## THE PROBLEM:
When you reach the line that contains "combPwrFrac 1.000 \" in the data below, start reproducing lines exactly, and stop after the line that contains "antenna_found_initial 0 \".

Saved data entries
○ ○ ○ ○
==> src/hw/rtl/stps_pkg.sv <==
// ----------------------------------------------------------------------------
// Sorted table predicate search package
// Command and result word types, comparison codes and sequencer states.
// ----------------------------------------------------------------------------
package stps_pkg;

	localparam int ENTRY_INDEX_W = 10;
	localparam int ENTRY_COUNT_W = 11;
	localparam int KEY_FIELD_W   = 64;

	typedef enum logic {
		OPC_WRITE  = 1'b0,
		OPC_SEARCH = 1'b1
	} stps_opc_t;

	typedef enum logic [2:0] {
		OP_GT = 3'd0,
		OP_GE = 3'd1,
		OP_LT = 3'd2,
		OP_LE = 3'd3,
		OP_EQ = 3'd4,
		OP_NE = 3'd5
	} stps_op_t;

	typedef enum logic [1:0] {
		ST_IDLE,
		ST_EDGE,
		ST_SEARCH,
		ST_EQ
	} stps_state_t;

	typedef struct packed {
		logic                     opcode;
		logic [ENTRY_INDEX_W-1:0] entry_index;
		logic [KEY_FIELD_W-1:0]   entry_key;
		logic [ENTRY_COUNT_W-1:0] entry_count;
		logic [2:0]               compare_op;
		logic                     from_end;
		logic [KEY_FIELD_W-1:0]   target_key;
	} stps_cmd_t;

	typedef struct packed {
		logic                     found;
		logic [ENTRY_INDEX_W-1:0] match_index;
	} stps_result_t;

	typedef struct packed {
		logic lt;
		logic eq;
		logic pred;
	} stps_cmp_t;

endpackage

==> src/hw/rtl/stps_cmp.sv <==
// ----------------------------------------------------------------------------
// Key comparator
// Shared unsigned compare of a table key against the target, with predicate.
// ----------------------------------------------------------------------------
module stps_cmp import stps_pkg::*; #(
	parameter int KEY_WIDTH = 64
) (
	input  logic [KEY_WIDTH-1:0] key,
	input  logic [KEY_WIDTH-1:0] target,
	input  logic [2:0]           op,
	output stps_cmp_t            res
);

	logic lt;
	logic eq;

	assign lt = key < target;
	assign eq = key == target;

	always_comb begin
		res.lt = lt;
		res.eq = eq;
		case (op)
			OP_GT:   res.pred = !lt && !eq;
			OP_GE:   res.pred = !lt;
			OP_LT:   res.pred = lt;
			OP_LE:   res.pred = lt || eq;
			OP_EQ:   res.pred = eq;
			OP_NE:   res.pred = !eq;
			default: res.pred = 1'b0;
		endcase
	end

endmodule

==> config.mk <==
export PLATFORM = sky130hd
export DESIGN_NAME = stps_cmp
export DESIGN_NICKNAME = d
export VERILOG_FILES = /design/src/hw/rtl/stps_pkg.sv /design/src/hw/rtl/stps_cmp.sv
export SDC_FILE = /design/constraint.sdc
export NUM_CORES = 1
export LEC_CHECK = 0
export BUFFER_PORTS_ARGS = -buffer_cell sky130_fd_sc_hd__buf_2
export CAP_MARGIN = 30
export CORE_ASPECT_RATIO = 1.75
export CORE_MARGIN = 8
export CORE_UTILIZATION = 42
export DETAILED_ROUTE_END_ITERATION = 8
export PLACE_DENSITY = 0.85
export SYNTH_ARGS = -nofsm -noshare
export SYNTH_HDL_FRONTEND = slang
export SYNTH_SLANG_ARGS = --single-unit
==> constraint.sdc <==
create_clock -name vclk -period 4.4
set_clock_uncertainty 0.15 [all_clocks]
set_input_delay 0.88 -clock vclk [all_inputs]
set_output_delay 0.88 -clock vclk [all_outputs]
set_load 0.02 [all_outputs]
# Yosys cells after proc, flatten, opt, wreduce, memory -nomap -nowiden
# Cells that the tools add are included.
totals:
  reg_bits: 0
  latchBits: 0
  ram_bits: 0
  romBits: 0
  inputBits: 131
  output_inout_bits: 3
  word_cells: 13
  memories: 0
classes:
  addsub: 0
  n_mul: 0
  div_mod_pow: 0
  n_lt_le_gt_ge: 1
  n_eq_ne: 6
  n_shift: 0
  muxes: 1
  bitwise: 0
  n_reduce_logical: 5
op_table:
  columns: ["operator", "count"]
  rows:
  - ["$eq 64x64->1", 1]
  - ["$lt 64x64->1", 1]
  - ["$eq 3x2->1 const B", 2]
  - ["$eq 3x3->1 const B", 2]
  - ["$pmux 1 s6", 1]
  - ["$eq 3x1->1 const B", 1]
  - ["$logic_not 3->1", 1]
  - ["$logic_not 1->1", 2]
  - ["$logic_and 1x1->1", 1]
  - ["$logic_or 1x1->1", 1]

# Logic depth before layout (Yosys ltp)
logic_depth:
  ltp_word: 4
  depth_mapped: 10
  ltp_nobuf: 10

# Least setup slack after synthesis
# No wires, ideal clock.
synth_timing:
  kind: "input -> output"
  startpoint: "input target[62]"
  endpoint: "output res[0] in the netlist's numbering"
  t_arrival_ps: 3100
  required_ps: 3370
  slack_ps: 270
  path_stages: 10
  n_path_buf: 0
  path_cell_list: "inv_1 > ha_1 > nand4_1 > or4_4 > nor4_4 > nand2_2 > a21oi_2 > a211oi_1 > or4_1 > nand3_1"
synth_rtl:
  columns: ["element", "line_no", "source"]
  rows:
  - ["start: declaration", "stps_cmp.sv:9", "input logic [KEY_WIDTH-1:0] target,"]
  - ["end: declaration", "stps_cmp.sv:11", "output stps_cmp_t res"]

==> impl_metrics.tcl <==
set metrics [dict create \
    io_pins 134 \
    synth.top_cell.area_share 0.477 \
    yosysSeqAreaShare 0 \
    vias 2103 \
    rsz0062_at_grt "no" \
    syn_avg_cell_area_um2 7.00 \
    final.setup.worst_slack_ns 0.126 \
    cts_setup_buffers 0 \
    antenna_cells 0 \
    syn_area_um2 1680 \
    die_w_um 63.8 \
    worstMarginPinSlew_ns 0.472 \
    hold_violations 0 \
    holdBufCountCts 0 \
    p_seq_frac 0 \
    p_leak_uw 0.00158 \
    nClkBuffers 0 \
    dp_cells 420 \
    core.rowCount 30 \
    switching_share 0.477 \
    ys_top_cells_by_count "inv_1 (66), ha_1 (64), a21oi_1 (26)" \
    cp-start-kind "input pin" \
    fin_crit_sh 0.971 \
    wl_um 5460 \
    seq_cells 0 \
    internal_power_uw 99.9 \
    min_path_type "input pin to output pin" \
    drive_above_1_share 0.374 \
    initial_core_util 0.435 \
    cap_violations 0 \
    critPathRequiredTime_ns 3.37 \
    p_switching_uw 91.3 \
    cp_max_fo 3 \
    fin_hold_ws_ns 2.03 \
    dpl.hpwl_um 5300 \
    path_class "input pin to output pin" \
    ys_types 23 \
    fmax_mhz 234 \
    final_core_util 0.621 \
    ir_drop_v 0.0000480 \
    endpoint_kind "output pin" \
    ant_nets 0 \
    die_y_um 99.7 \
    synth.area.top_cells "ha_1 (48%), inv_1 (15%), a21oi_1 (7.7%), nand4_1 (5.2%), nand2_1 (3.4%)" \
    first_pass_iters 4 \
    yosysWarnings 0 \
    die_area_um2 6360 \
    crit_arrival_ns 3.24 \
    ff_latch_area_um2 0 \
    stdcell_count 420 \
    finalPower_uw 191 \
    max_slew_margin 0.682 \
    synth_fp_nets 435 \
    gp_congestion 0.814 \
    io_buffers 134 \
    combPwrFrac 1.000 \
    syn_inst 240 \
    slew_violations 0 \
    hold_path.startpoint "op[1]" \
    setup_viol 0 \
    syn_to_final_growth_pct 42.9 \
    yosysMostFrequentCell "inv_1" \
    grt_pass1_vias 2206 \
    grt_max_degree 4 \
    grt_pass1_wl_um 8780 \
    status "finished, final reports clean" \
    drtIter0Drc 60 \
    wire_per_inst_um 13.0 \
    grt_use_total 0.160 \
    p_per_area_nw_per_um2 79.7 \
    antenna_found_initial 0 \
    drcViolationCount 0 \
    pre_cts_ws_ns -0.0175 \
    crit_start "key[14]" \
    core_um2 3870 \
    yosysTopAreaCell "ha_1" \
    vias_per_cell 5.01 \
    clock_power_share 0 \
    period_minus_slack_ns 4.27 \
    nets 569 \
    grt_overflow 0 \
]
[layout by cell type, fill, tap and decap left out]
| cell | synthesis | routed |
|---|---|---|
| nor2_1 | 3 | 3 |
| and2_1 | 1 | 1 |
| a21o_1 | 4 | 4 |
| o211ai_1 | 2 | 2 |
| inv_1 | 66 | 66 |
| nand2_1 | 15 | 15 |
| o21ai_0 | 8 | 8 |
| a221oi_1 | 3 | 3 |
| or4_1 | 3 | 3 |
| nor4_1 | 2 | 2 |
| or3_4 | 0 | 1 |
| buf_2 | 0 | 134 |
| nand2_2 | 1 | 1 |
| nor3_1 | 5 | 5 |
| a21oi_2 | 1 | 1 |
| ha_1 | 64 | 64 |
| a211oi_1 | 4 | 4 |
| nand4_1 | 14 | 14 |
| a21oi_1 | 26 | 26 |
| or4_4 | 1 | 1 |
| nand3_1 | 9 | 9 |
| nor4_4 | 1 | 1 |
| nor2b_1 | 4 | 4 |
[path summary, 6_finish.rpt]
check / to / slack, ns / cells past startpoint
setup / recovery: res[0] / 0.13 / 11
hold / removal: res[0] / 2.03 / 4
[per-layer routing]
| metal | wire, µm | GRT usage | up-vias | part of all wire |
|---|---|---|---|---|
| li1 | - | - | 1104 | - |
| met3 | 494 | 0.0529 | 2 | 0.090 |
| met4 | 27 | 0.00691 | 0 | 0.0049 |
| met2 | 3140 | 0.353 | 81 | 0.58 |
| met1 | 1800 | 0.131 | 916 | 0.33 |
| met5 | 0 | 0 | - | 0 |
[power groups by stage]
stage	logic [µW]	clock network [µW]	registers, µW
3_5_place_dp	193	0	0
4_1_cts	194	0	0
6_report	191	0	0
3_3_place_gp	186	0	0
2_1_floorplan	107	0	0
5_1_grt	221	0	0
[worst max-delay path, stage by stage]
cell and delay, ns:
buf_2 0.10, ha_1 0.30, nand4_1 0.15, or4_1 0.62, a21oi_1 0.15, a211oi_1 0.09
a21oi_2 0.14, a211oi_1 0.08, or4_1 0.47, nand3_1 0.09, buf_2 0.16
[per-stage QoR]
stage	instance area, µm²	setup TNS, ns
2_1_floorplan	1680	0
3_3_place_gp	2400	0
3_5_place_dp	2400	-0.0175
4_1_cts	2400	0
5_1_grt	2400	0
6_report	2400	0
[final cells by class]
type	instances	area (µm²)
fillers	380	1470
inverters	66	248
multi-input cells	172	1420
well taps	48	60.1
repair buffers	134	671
○ ○ ○ ○
## ANSWER FOR THE TASK:
    combPwrFrac 1.000 \
    syn_inst 240 \
    slew_violations 0 \
    hold_path.startpoint "op[1]" \
    setup_viol 0 \
    syn_to_final_growth_pct 42.9 \
    yosysMostFrequentCell "inv_1" \
    grt_pass1_vias 2206 \
    grt_max_degree 4 \
    grt_pass1_wl_um 8780 \
    status "finished, final reports clean" \
    drtIter0Drc 60 \
    wire_per_inst_um 13.0 \
    grt_use_total 0.160 \
    p_per_area_nw_per_um2 79.7 \
    antenna_found_initial 0 \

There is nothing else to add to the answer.